217P - Clinical and molecular features of PTCH1 mutant in solid tumors

Background

PTCH1, a tumor suppressor and inhibitor of the hedgehog pathway. Hh signaling was reported to modulate the tumor microenvironment by increasing immune checkpoint expression and promoting an inflammatory environment. Mutations of PTCH1 are potential therapeutic targets, Hh pathway inhibitor has been developed as a treatment for patients with advanced solid tumors. It is thus important to understand the genomic landscape of PTCH1 mutation. Here, we explored PTCH1 mutation profiles in Chinese solid tumors.

Methods

Next-generation sequencing of 551-gene profiling was performed to analyze postoperative tissues from 22312 Chinese solid tumors in 2019-2022. Somatic mutations and copy number variations were detected following the standard operating procedure.

Results

PTCH1 mutations were present in 3.1% of patients with advanced solid tumors, a total of 791 PTCH1 somatic mutations were detected in 684 tumor samples. The higher frequency cancer type contained lung cancer(n=239), colorectal cancer(n=137), and stomach cancer(n=60). Of 791 PTCH1 mutations, missense mutations(65%,n=514) were more observed, and 25% were loss of function (LOF) mutations, including frameshift(n=124), nonsense(n=50), splicing(n=23) mutations. Exon 23, exon1 and exon22 of PTCH1 were the main mutational hotspot regions found, with p.S1203Afs*52 (n=26), p.R1308Efs*64 (n=22), p.R602* (n=11), p.Y1316Tfs*56 (n=11) being the most frequent mutations in our study. There was a significant statistical difference in TMB values that the PTCH1 mutant group was higher than the PTCH1 wild-type group (39 vs. 5, p < 0.001), and patients who presented with two or more PTCH1 mutations with higher compared with those patients carried only a single mutation (129 vs. 29, p < 0.001). TMB in PTCH1 frameshift_variant tumors (53, 0–672) was significantly higher than TMB in PTCH1 splice variant tumors (15, 0–60; P < 0.05).

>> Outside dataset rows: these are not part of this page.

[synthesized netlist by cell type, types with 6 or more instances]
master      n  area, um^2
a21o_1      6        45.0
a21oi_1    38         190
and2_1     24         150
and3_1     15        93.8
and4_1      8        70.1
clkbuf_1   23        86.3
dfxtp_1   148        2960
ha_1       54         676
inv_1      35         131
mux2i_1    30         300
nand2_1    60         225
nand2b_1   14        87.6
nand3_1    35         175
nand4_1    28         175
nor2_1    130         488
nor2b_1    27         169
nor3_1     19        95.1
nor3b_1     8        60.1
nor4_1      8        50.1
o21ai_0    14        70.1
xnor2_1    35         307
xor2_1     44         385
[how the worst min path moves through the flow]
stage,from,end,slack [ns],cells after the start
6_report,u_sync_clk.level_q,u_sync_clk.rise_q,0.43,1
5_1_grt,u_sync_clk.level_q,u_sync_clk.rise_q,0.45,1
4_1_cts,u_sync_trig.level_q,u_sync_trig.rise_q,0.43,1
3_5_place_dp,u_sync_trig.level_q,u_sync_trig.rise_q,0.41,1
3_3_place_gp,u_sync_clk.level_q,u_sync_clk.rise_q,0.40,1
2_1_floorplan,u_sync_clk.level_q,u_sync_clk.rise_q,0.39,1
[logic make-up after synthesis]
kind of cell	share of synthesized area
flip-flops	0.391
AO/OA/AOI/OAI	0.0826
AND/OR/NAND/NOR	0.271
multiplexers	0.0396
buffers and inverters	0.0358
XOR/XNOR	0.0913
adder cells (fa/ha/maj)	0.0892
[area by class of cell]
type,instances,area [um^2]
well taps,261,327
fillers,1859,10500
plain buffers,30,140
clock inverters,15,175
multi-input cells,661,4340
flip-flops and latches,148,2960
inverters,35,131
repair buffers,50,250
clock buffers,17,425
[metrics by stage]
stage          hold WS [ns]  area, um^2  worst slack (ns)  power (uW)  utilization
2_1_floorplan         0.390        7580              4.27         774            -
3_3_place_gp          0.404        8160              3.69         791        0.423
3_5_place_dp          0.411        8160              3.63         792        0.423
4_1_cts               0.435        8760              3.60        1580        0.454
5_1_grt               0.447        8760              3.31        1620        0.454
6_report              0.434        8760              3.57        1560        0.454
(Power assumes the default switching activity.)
--- config.mk ---
export PLATFORM = sky130hd
export DESIGN_NAME = rtc_time_date_registers
export DESIGN_NICKNAME = d
export VERILOG_FILES = /design/src/hdl/rtc_time_date_pkg.sv /design/src/hdl/rtc_time_date_registers.sv
export VERILOG_INCLUDE_DIRS = /design/src /design/src/hdl
export SDC_FILE = /design/constraint.sdc
export NUM_CORES = 1
export LEC_CHECK = 0
export BUFFER_PORTS_ARGS = -buffer_cell sky130_fd_sc_hd__buf_2
export CORE_AREA = 5 5 214 133
export CTS_BUF_LIST = sky130_fd_sc_hd__clkbuf_4
export DETAILED_ROUTE_END_ITERATION = 10
export DIE_AREA = 0 0 219 138
export GPL_TIMING_DRIVEN = 0
export PLACE_DENSITY = 0.39
export SYNTH_ARGS = -nofsm -noshare
export SYNTH_HDL_FRONTEND = slang
export SYNTH_SLANG_ARGS = --single-unit
--- constraint.sdc ---
create_clock -name clk_sys -period 3.6 [get_ports clk_sys]
set_clock_uncertainty 0.05 [all_clocks]
set_input_delay 0.72 -clock clk_sys [delete_from_list [all_inputs] [get_ports clk_sys]]
set_output_delay 0.72 -clock clk_sys [all_outputs]
set_load 0.005 [all_outputs]
--- config.mk ---
export PLATFORM = sky130hd
export DESIGN_NAME = dcb_decoder
export DESIGN_NICKNAME = d
export VERILOG_FILES = /design/src/rtl/dcb_pkg.sv /design/src/rtl/dcb_decoder.sv
export VERILOG_INCLUDE_DIRS = /design/src /design/src/rtl
export SDC_FILE = /design/constraint.sdc
export NUM_CORES = 1
export LEC_CHECK = 0
export BUFFER_PORTS_ARGS = -buffer_cell sky130_fd_sc_hd__buf_2
export CAP_MARGIN = 0
export CORE_ASPECT_RATIO = 1.4
export CORE_MARGIN = 3
export CORE_UTILIZATION = 45
export CTS_BUF_LIST = sky130_fd_sc_hd__clkbuf_16
export DETAILED_ROUTE_END_ITERATION = 10
export PLACE_DENSITY = 0.89
export SLEW_MARGIN = 0
export SYNTH_ARGS = -nofsm -noshare
export SYNTH_HDL_FRONTEND = slang
export SYNTH_SLANG_ARGS = --single-unit
--- constraint.sdc ---
create_clock -name ref_clk -period 2.87 [get_ports ref_clk]
set_input_delay 0.7175 -clock ref_clk [delete_from_list [all_inputs] [get_ports ref_clk]]
set_output_delay 0.7175 -clock ref_clk [all_outputs]
set_load 0.1 [all_outputs]
**config.mk**
```make
export PLATFORM = sky130hd
export DESIGN_NAME = ddrt_timing_regs
export DESIGN_NICKNAME = d
export VERILOG_FILES = /design/src/hw/ddrt_pkg.sv /design/src/hw/ddrt_timing_regs.sv
export SDC_FILE = /design/constraint.sdc
export NUM_CORES = 2
export LEC_CHECK = 0
export BUFFER_PORTS_ARGS = -buffer_cell sky130_fd_sc_hd__buf_2
export CORE_ASPECT_RATIO = 0.6
export CORE_MARGIN = 2
export CORE_UTILIZATION = 50
export CTS_CLUSTER_DIAMETER = 50
export CTS_CLUSTER_SIZE = 14
export DETAILED_ROUTE_END_ITERATION = 6
export HOLD_SLACK_MARGIN = 0.12
export PLACE_DENSITY = 0.68
export SLEW_MARGIN = 20
export SYNTH_ARGS = -nofsm -noshare
export SYNTH_HDL_FRONTEND = slang
export SYNTH_SLANG_ARGS = --single-unit
```
**constraint.sdc**
```tcl
create_clock -name ref_clk -period 10.8 [get_ports ref_clk]
set_clock_uncertainty 0.2 [all_clocks]
set_input_delay 1.62 -clock ref_clk [delete_from_list [all_inputs] [get_ports ref_clk]]
set_output_delay 1.62 -clock ref_clk [all_outputs]
set_load 0.05 [all_outputs]
```
**src/hw/ddrt_pkg.sv**
```systemverilog
package ddrt_pkg;
	// byte addresses of the 32-bit words; each 64-bit register is low word then high word
	localparam logic [11:0] ACT_TIMING_OFF = 12'h0B0;
	localparam logic [11:0] ROW_TIMING_OFF = 12'h0C0;
	localparam logic [11:0] REF_INT_OFF    = 12'h110;
	localparam logic [11:0] NARROW_OFF     = 12'h120;
	localparam logic [11:0] ROW_MAX_OFF    = 12'h130;
	localparam logic [11:0] HI_WORD_OFF    = 12'h004;
	localparam logic [63:0] CFG_RST        = 64'h0;
	// field positions inside the 64-bit registers
	localparam int TRC_LSB      = 16;
	localparam int MODE_SET_WAIT_CYCLES_LSB     = 8;
	localparam int FOUR_ACTIVATE_WINDOW_LSB     = 0;
	localparam int REFRESH_DURATION_CYCLES_LSB     = 40;
	localparam int TRCD_LSB     = 32;
	localparam int ROW_OPEN_MIN_CYCLES_LSB = 24;
	localparam int OOR_LEN_LSB  = 16;
	localparam int U_SYND_LSB   = 8;
	localparam int C_SYND_LSB   = 0;
	localparam int REFRESH_INTERVAL_LSB     = 0;
	localparam int NARROW_LSB   = 48;
	localparam int ROW_OPEN_MAX_CYCLES_LSB = 48;
	localparam int POWERDOWN_EXIT_CYCLES_LSB    = 32;
	localparam int DLL_LOCK_CYCLES_LSB     = 16;
	localparam int CLOCK_TO_PRECHARGE_CYCLES_LSB     = 0;
	localparam logic [1:0]  RESP_OKAY   = 2'h0;
	localparam logic [1:0]  RESP_SLVERR = 2'h2;
	// cycles of warning given before a row reaches its longest open time
	localparam logic [15:0] CLOSE_LEAD  = 16'h0004;
endpackage

```
**src/hw/ddrt_timing_regs.sv**
```systemverilog
// Summary of operation
// RULE_01: an activate to a bank is permitted only after the activate-to-activate count since the last one.
// RULE_02: after a mode-register set no command is permitted for the mode-set wait count.
// RULE_03: with eight banks, no more than four activates fall within the four-activate window.
// RULE_04: after a refresh no command is permitted for the refresh duration count.
// RULE_05: a column command to a bank waits the row-to-column delay after its activate.
// RULE_06: a row stays open at least the minimum row-active count before precharge is permitted.
// RULE_07: an out-of-range host access records its command length in a read-only field.
// RULE_08: an uncorrectable two-bit ECC error records its syndrome in a read-only field.
// RULE_09: a corrected single-bit ECC error records its syndrome in a separate read-only field.
// RULE_10: refresh is requested periodically at the programmed refresh interval.
// RULE_11: a 16-bit mask decides whether host port 0 takes accesses narrower than 64 bits.
// RULE_12: a close request is raised before a row is open longer than the maximum row-active count.
// RULE_13: after a power-down exit no command is permitted for the power-down exit count.
// RULE_14: column commands wait for the DLL lock count after a DLL reset.
// RULE_15: precharge waits the clock-to-precharge count, in controller clock cycles.
// RULE_16: software writes to the syndrome and bad_range_cmd_len fields are ignored.
// RULE_17: software programs all timing fields for the attached memory before normal traffic.
`timescale 1ns/1ps
module ddrt_timing_regs #(
	parameter int NB = 8,
	parameter int AW = 12
) (
	input  wire logic          ref_clk,
	input  wire logic          resetn,
	input  wire logic [AW-1:0] s_axi_awaddr,
	input  wire logic          s_axi_awvalid,
	output logic               s_axi_awready,
	input  wire logic [31:0]   s_axi_wdata,
	input  wire logic [3:0]    s_axi_wstrb,
	input  wire logic          s_axi_wvalid,
	output logic               s_axi_wready,
	output logic [1:0]         s_axi_bresp,
	output logic               s_axi_bvalid,
	input  wire logic          s_axi_bready,
	input  wire logic [AW-1:0] s_axi_araddr,
	input  wire logic          s_axi_arvalid,
	output logic               s_axi_arready,
	output logic [31:0]        s_axi_rdata,
	output logic [1:0]         s_axi_rresp,
	output logic               s_axi_rvalid,
	input  wire logic          s_axi_rready,
	input  wire logic          eight_banks,
	input  wire logic          cmd_act,
	input  wire logic          cmd_col,
	input  wire logic          cmd_pre,
	input  wire logic          cmd_pre_all,
	input  wire logic          cmd_ref,
	input  wire logic          cmd_mrs,
	input  wire logic          cmd_pdx,
	input  wire logic          cmd_dll_rst,
	input  wire logic [$clog2(NB)-1:0] cmd_bank,
	input  wire logic          ecc_c_evt,
	input  wire logic [7:0]    corrected_syndrome,
	input  wire logic          ecc_u_evt,
	input  wire logic [7:0]    uncorrectable_syndrome,
	input  wire logic          oor_evt,
	input  wire logic [7:0]    oor_len,
	output logic               cmd_ok,
	output logic [NB-1:0]      act_ok,
	output logic [NB-1:0]      col_ok,
	output logic [NB-1:0]      pre_ok,
	output logic [NB-1:0]      close_req,
	output logic               ref_due,
	output logic [15:0]        port0_narrow_mask
);
	localparam int BW = $clog2(NB);

	typedef struct packed {
		logic [63:0]           act_cfg;
		logic [63:0]           row_cfg;
		logic [63:0]           ref_cfg;
		logic [63:0]           nar_cfg;
		logic [63:0]           max_cfg;
		logic                  aw_ok;
		logic                  aw_rdy;
		logic [AW-1:0]         aw_addr;
		logic                  w_ok;
		logic                  w_rdy;
		logic [31:0]           w_data;
		logic [3:0]            w_strb;
		logic                  bvalid;
		logic [1:0]            bresp;
		logic                  ar_rdy;
		logic                  rvalid;
		logic [31:0]           rdata;
		logic [1:0]            rresp;
		logic [NB-1:0]         open;
		logic [NB-1:0][15:0]   rc;
		logic [NB-1:0][15:0]   rcd;
		logic [NB-1:0][15:0]   rmin;
		logic [NB-1:0][15:0]   rmax;
		logic [3:0][15:0]      faw;
		logic [15:0]           blk;
		logic [15:0]           dll;
		logic [15:0]           cpd;
		logic [13:0]           refcnt;
		logic                  ref_due;
		logic                  cmd_ok;
		logic [NB-1:0]         act_ok;
		logic [NB-1:0]         col_ok;
		logic [NB-1:0]         pre_ok;
		logic [NB-1:0]         close_req;
	} ddrt_st_t;

	ddrt_st_t q;
	ddrt_st_t d;

	// a count of n permits the next command n cycles after the one that loaded it
	function automatic logic [15:0] ddrt_ld(input logic [15:0] n);
		ddrt_ld = (n == 16'h0000) ? 16'h0000 : n - 16'h0001;
	endfunction

	function automatic logic [15:0] ddrt_dec(input logic [15:0] n);
		ddrt_dec = (n == 16'h0000) ? 16'h0000 : n - 16'h0001;
	endfunction

	function automatic logic [15:0] ddrt_max(input logic [15:0] a, input logic [15:0] b);
		ddrt_max = (a > b) ? a : b;
	endfunction

	function automatic logic [31:0] ddrt_wm(
		input logic [31:0] old,
		input logic [31:0] nw,
		input logic [3:0]  st
	);
		logic [31:0] r;
		r = old;
		for (int i = 0; i < 4; i++) begin
			if (st[i]) begin
				r[8*i +: 8] = nw[8*i +: 8];
			end
		end
		ddrt_wm = r;
	endfunction

	logic [15:0] t_rc;
	logic [15:0] t_mrd;
	logic [15:0] t_faw;
	logic [15:0] t_rfc;
	logic [15:0] t_rcd;
	logic [15:0] t_rmin;
	logic [13:0] t_ref;
	logic [15:0] t_rmax;
	logic [15:0] t_pdex;
	logic [15:0] t_dll;
	logic [15:0] t_cpd;

	assign t_rc   = {11'h000, q.act_cfg[ddrt_pkg::TRC_LSB +: 5]};
	assign t_mrd  = {11'h000, q.act_cfg[ddrt_pkg::MODE_SET_WAIT_CYCLES_LSB +: 5]};
	assign t_faw  = {11'h000, q.act_cfg[ddrt_pkg::FOUR_ACTIVATE_WINDOW_LSB +: 5]};
	assign t_rfc  = {8'h00, q.row_cfg[ddrt_pkg::REFRESH_DURATION_CYCLES_LSB +: 8]};
	assign t_rcd  = {8'h00, q.row_cfg[ddrt_pkg::TRCD_LSB +: 8]};
	assign t_rmin = {8'h00, q.row_cfg[ddrt_pkg::ROW_OPEN_MIN_CYCLES_LSB +: 8]};
	assign t_ref  = q.ref_cfg[ddrt_pkg::REFRESH_INTERVAL_LSB +: 14];
	assign t_rmax = q.max_cfg[ddrt_pkg::ROW_OPEN_MAX_CYCLES_LSB +: 16];
	assign t_pdex = q.max_cfg[ddrt_pkg::POWERDOWN_EXIT_CYCLES_LSB +: 16];
	assign t_dll  = q.max_cfg[ddrt_pkg::DLL_LOCK_CYCLES_LSB +: 16];
	assign t_cpd  = q.max_cfg[ddrt_pkg::CLOCK_TO_PRECHARGE_CYCLES_LSB +: 16];

	always_comb begin
		logic        glob;
		logic        faw_ok;
		logic        hit;
		logic [31:0] wl;
		glob = 1'b0;
		faw_ok = 1'b0;
		hit = 1'b0;
		wl = 32'h0000_0000;
		d = q;

		// register bus: address and data are taken independently, answered together
		if (s_axi_awvalid && q.aw_rdy) begin
			d.aw_ok = 1'b1;
			d.aw_addr = s_axi_awaddr;
		end
		if (s_axi_wvalid && q.w_rdy) begin
			d.w_ok = 1'b1;
			d.w_data = s_axi_wdata;
			d.w_strb = s_axi_wstrb;
		end
		if (q.bvalid && s_axi_bready) begin
			d.bvalid = 1'b0;
		end
		if (q.aw_ok && q.w_ok && !q.bvalid) begin
			d.aw_ok = 1'b0;
			d.w_ok = 1'b0;
			d.bvalid = 1'b1;
			d.bresp = ddrt_pkg::RESP_OKAY;
			if (q.aw_addr == AW'(ddrt_pkg::ACT_TIMING_OFF)) begin
				d.act_cfg[31:0] = ddrt_wm(q.act_cfg[31:0], q.w_data, q.w_strb);
			end else if (q.aw_addr == AW'(ddrt_pkg::ACT_TIMING_OFF + ddrt_pkg::HI_WORD_OFF)) begin
				d.act_cfg[63:32] = ddrt_wm(q.act_cfg[63:32], q.w_data, q.w_strb);
			end else if (q.aw_addr == AW'(ddrt_pkg::ROW_TIMING_OFF)) begin
				wl = ddrt_wm(q.row_cfg[31:0], q.w_data, q.w_strb);
				d.row_cfg[31:24] = wl[31:24]; // RULE_16
			end else if (q.aw_addr == AW'(ddrt_pkg::ROW_TIMING_OFF + ddrt_pkg::HI_WORD_OFF)) begin
				d.row_cfg[63:32] = ddrt_wm(q.row_cfg[63:32], q.w_data, q.w_strb);
			end else if (q.aw_addr == AW'(ddrt_pkg::REF_INT_OFF)) begin
				d.ref_cfg[31:0] = ddrt_wm(q.ref_cfg[31:0], q.w_data, q.w_strb);
			end else if (q.aw_addr == AW'(ddrt_pkg::REF_INT_OFF + ddrt_pkg::HI_WORD_OFF)) begin
				d.ref_cfg[63:32] = ddrt_wm(q.ref_cfg[63:32], q.w_data, q.w_strb);
			end else if (q.aw_addr == AW'(ddrt_pkg::NARROW_OFF)) begin
				d.nar_cfg[31:0] = ddrt_wm(q.nar_cfg[31:0], q.w_data, q.w_strb);
			end else if (q.aw_addr == AW'(ddrt_pkg::NARROW_OFF + ddrt_pkg::HI_WORD_OFF)) begin
				d.nar_cfg[63:32] = ddrt_wm(q.nar_cfg[63:32], q.w_data, q.w_strb);
			end else if (q.aw_addr == AW'(ddrt_pkg::ROW_MAX_OFF)) begin
				d.max_cfg[31:0] = ddrt_wm(q.max_cfg[31:0], q.w_data, q.w_strb);
			end else if (q.aw_addr == AW'(ddrt_pkg::ROW_MAX_OFF + ddrt_pkg::HI_WORD_OFF)) begin
				d.max_cfg[63:32] = ddrt_wm(q.max_cfg[63:32], q.w_data, q.w_strb);
			end else begin
				d.bresp = ddrt_pkg::RESP_SLVERR;
			end
		end
		d.aw_rdy = !d.aw_ok;
		d.w_rdy = !d.w_ok;

		if (q.rvalid && s_axi_rready) begin
			d.rvalid = 1'b0;
		end
		if (s_axi_arvalid && q.ar_rdy) begin
			d.rvalid = 1'b1;
			d.rresp = ddrt_pkg::RESP_OKAY;
			if (s_axi_araddr == AW'(ddrt_pkg::ACT_TIMING_OFF)) begin
				d.rdata = q.act_cfg[31:0];
			end else if (s_axi_araddr == AW'(ddrt_pkg::ACT_TIMING_OFF + ddrt_pkg::HI_WORD_OFF)) begin
				d.rdata = q.act_cfg[63:32];
			end else if (s_axi_araddr == AW'(ddrt_pkg::ROW_TIMING_OFF)) begin
				d.rdata = q.row_cfg[31:0];
			end else if (s_axi_araddr == AW'(ddrt_pkg::ROW_TIMING_OFF + ddrt_pkg::HI_WORD_OFF)) begin
				d.rdata = q.row_cfg[63:32];
			end else if (s_axi_araddr == AW'(ddrt_pkg::REF_INT_OFF)) begin
				d.rdata = q.ref_cfg[31:0];
			end else if (s_axi_araddr == AW'(ddrt_pkg::REF_INT_OFF + ddrt_pkg::HI_WORD_OFF)) begin
				d.rdata = q.ref_cfg[63:32];
			end else if (s_axi_araddr == AW'(ddrt_pkg::NARROW_OFF)) begin
				d.rdata = q.nar_cfg[31:0];
			end else if (s_axi_araddr == AW'(ddrt_pkg::NARROW_OFF + ddrt_pkg::HI_WORD_OFF)) begin
				d.rdata = q.nar_cfg[63:32];
			end else if (s_axi_araddr == AW'(ddrt_pkg::ROW_MAX_OFF)) begin
				d.rdata = q.max_cfg[31:0];
			end else if (s_axi_araddr == AW'(ddrt_pkg::ROW_MAX_OFF + ddrt_pkg::HI_WORD_OFF)) begin
				d.rdata = q.max_cfg[63:32];
			end else begin
				d.rdata = 32'h0000_0000;
				d.rresp = ddrt_pkg::RESP_SLVERR;
			end
		end
		d.ar_rdy = !d.rvalid;

		// error capture; last event wins, older values are overwritten
		if (oor_evt) begin
			d.row_cfg[ddrt_pkg::OOR_LEN_LSB +: 8] = oor_len; // RULE_07
		end
		if (ecc_u_evt) begin
			d.row_cfg[ddrt_pkg::U_SYND_LSB +: 8] = uncorrectable_syndrome; // RULE_08
		end
		if (ecc_c_evt) begin
			d.row_cfg[ddrt_pkg::C_SYND_LSB +: 8] = corrected_syndrome; // RULE_09
		end

		// commands that hold off the whole device, then the DLL lock and clock-to-precharge waits
		d.blk = ddrt_dec(q.blk);
		if (cmd_mrs) begin
			d.blk = ddrt_max(d.blk, ddrt_ld(t_mrd)); // RULE_02
		end
		if (cmd_ref) begin
			d.blk = ddrt_max(d.blk, ddrt_ld(t_rfc)); // RULE_04
		end
		if (cmd_pdx) begin
			d.blk = ddrt_max(d.blk, ddrt_ld(t_pdex)); // RULE_13
		end
		d.dll = cmd_dll_rst ? ddrt_ld(t_dll) : ddrt_dec(q.dll); // RULE_14
		d.cpd = cmd_pdx ? ddrt_ld(t_cpd) : ddrt_dec(q.cpd); // RULE_15

		// four-activate window: four countdowns, the oldest gates the next activate
		for (int i = 0; i < 4; i++) begin
			d.faw[i] = ddrt_dec(q.faw[i]);
		end
		if (cmd_act) begin
			d.faw = {d.faw[2:0], ddrt_ld(t_faw)}; // RULE_03
		end

		// refresh interval; a zero interval disables the refresh timer
		if (cmd_ref) begin
			d.ref_due = 1'b0;
		end
		if (t_ref == 14'h0000) begin
			d.refcnt = 14'h0000;
		end else if (q.refcnt == 14'h0000) begin
			d.refcnt = t_ref - 14'h0001; // RULE_10
			d.ref_due = 1'b1;
		end else begin
			d.refcnt = q.refcnt - 14'h0001;
		end

		glob = (d.blk == 16'h0000);
		faw_ok = !eight_banks || (d.faw[3] == 16'h0000); // RULE_03
		d.cmd_ok = glob;
		for (int b = 0; b < NB; b++) begin
			hit = (cmd_bank == BW'(b));
			d.rc[b] = ddrt_dec(q.rc[b]);
			d.rcd[b] = ddrt_dec(q.rcd[b]);
			d.rmin[b] = ddrt_dec(q.rmin[b]);
			d.rmax[b] = ddrt_dec(q.rmax[b]);
			if (cmd_act && hit) begin
				d.open[b] = 1'b1;
				d.rc[b] = ddrt_ld(t_rc); // RULE_01
				d.rcd[b] = ddrt_ld(t_rcd); // RULE_05
				d.rmin[b] = ddrt_ld(t_rmin); // RULE_06
				d.rmax[b] = t_rmax; // RULE_12
			end
			if (cmd_pre && (hit || cmd_pre_all)) begin
				d.open[b] = 1'b0;
			end
			d.act_ok[b] = glob && faw_ok && !d.open[b] && (d.rc[b] == 16'h0000); // RULE_01
			// column commands also wait for the DLL after a reset of it
			d.col_ok[b] = glob && d.open[b] && (d.rcd[b] == 16'h0000)
				&& (d.dll == 16'h0000); // RULE_05 RULE_14
			d.pre_ok[b] = glob && d.open[b] && (d.rmin[b] == 16'h0000)
				&& (d.cpd == 16'h0000); // RULE_06 RULE_15
			// a zero maximum disables the close request
			d.close_req[b] = d.open[b] && (t_rmax != 16'h0000)
				&& (d.rmax[b] <= ddrt_pkg::CLOSE_LEAD); // RULE_12
		end
	end

	always_ff @(posedge ref_clk or negedge resetn) begin
		if (!resetn) begin
			q <= '0;
			q.act_cfg <= ddrt_pkg::CFG_RST;
			q.row_cfg <= ddrt_pkg::CFG_RST;
			q.ref_cfg <= ddrt_pkg::CFG_RST;
			q.nar_cfg <= ddrt_pkg::CFG_RST;
			q.max_cfg <= ddrt_pkg::CFG_RST;
		end else begin
			q <= d;
		end
	end

	assign s_axi_awready     = q.aw_rdy;
	assign s_axi_wready      = q.w_rdy;
	assign s_axi_bresp       = q.bresp;
	assign s_axi_bvalid      = q.bvalid;
	assign s_axi_arready     = q.ar_rdy;
	assign s_axi_rdata       = q.rdata;
	assign s_axi_rresp       = q.rresp;
	assign s_axi_rvalid      = q.rvalid;
	assign cmd_ok            = q.cmd_ok;
	assign act_ok            = q.act_ok;
	assign col_ok            = q.col_ok;
	assign pre_ok            = q.pre_ok;
	assign close_req         = q.close_req;
	assign ref_due           = q.ref_due;
	assign port0_narrow_mask = q.nar_cfg[ddrt_pkg::NARROW_LSB +: 16]; // RULE_11
endmodule

```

The proportion of PTCH1 alterations in MSI-H tumors was higher than those without mutations (22% vs. 1%, p < 0.001).

Conclusions

In our study, PTCH1 mutations are present in 3.1% of solid tumors, and mostly occurred in exon 23, exon1, and exon22. PTCH1 mutant tumors tended to be associated with higher TMB values (39 vs. 5), therefore, Hh pathway inhibitor combined immunotherapy may be considered in the future.

Clinical trial identification

Editorial acknowledgement

Legal entity responsible for the study

The authors.

Funding

Has not received any funding.

Disclosure

All authors have declared no conflicts of interest.